Stored data

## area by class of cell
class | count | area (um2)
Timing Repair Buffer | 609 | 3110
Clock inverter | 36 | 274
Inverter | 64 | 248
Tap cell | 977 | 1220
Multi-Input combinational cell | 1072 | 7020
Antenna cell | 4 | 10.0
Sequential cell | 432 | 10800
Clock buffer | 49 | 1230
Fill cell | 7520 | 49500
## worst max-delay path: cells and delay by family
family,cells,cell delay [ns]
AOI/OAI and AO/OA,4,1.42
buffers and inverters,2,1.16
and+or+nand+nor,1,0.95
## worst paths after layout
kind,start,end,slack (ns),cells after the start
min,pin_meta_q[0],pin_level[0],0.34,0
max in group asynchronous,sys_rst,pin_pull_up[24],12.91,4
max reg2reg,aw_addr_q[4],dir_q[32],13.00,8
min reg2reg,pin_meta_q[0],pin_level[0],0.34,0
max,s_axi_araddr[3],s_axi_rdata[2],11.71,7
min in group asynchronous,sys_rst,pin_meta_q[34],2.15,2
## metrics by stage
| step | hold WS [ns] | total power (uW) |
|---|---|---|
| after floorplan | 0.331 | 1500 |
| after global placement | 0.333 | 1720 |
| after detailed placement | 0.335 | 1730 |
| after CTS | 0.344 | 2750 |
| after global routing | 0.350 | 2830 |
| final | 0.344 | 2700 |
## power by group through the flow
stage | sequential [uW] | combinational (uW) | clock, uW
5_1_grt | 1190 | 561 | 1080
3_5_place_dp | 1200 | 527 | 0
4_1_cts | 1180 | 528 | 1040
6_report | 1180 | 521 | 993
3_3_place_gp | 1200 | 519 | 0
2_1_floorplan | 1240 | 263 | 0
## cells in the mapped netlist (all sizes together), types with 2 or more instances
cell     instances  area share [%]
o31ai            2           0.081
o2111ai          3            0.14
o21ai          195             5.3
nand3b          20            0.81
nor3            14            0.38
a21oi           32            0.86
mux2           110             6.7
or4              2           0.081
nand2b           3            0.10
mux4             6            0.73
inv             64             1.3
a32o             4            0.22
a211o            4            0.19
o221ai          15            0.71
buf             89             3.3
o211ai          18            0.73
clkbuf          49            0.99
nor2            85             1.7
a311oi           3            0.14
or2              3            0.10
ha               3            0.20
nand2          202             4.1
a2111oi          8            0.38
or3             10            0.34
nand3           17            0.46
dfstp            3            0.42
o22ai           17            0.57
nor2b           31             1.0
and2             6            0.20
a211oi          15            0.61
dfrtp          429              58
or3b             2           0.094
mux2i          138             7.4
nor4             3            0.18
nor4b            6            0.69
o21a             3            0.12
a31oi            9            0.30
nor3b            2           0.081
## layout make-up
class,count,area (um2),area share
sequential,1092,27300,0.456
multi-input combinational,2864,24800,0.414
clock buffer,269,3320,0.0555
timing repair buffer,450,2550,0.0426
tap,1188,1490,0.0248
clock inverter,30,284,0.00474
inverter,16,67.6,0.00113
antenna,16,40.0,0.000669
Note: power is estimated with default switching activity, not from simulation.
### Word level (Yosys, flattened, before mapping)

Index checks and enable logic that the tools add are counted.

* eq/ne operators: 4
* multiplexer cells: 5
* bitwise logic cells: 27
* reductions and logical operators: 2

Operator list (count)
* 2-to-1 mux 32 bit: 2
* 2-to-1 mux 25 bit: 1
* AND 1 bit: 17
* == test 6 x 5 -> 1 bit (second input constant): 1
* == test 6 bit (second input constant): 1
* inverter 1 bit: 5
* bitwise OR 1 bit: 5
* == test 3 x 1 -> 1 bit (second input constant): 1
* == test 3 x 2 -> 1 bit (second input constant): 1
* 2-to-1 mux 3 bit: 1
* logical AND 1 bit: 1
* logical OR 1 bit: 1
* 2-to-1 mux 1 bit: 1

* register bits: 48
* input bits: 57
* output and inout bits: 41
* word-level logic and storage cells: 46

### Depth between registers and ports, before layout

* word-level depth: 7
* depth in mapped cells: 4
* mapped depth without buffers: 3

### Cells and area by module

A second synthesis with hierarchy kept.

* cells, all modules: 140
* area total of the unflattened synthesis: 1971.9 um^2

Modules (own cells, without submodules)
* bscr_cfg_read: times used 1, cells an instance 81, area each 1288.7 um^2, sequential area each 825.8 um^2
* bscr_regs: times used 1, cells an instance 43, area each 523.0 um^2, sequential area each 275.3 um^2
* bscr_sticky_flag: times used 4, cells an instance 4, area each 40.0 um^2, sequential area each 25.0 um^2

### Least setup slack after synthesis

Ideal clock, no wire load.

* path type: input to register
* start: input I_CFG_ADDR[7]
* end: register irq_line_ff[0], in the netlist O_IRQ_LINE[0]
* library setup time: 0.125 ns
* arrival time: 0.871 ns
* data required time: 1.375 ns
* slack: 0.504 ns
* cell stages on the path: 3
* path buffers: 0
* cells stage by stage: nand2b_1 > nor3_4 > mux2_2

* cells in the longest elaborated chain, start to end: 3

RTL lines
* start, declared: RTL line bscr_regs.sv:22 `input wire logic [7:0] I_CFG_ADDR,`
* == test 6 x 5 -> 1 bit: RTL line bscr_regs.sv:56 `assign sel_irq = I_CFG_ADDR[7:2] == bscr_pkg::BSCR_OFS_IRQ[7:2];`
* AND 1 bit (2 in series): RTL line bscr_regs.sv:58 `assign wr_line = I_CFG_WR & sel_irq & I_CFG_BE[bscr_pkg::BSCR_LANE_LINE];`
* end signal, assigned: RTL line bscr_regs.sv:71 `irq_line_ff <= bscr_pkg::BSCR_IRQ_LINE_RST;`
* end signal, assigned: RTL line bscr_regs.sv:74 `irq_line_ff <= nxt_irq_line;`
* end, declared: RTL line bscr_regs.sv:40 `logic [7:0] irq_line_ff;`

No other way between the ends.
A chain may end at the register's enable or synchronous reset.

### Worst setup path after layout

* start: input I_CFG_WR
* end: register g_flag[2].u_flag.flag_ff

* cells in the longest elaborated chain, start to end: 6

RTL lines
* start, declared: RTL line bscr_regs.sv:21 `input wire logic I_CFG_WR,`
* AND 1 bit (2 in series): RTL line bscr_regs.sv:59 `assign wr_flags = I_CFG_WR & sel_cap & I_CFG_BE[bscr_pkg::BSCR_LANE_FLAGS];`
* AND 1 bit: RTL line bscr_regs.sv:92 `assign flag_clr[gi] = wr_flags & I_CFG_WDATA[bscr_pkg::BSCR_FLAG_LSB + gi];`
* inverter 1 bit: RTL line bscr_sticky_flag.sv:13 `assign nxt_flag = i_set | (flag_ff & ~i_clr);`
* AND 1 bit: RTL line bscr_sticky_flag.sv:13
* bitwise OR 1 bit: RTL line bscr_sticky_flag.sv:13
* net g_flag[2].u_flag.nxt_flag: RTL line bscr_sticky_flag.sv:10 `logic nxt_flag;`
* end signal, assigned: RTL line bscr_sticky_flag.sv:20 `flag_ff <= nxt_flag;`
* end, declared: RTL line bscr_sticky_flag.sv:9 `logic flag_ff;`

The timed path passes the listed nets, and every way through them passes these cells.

Description of the task
Could you set down exactly the lines from the one containing "RTL line bscr_regs.sv:40" through the last line of the records above, both included?

Answer space
* end, declared: RTL line bscr_regs.sv:40 `logic [7:0] irq_line_ff;`

No other way between the ends.
A chain may end at the register's enable or synchronous reset.

### Worst setup path after layout

* start: input I_CFG_WR
* end: register g_flag[2].u_flag.flag_ff

* cells in the longest elaborated chain, start to end: 6

RTL lines
* start, declared: RTL line bscr_regs.sv:21 `input wire logic I_CFG_WR,`
* AND 1 bit (2 in series): RTL line bscr_regs.sv:59 `assign wr_flags = I_CFG_WR & sel_cap & I_CFG_BE[bscr_pkg::BSCR_LANE_FLAGS];`
* AND 1 bit: RTL line bscr_regs.sv:92 `assign flag_clr[gi] = wr_flags & I_CFG_WDATA[bscr_pkg::BSCR_FLAG_LSB + gi];`
* inverter 1 bit: RTL line bscr_sticky_flag.sv:13 `assign nxt_flag = i_set | (flag_ff & ~i_clr);`
* AND 1 bit: RTL line bscr_sticky_flag.sv:13
* bitwise OR 1 bit: RTL line bscr_sticky_flag.sv:13
* net g_flag[2].u_flag.nxt_flag: RTL line bscr_sticky_flag.sv:10 `logic nxt_flag;`
* end signal, assigned: RTL line bscr_sticky_flag.sv:20 `flag_ff <= nxt_flag;`
* end, declared: RTL line bscr_sticky_flag.sv:9 `logic flag_ff;`

The timed path passes the listed nets, and every way through them passes these cells.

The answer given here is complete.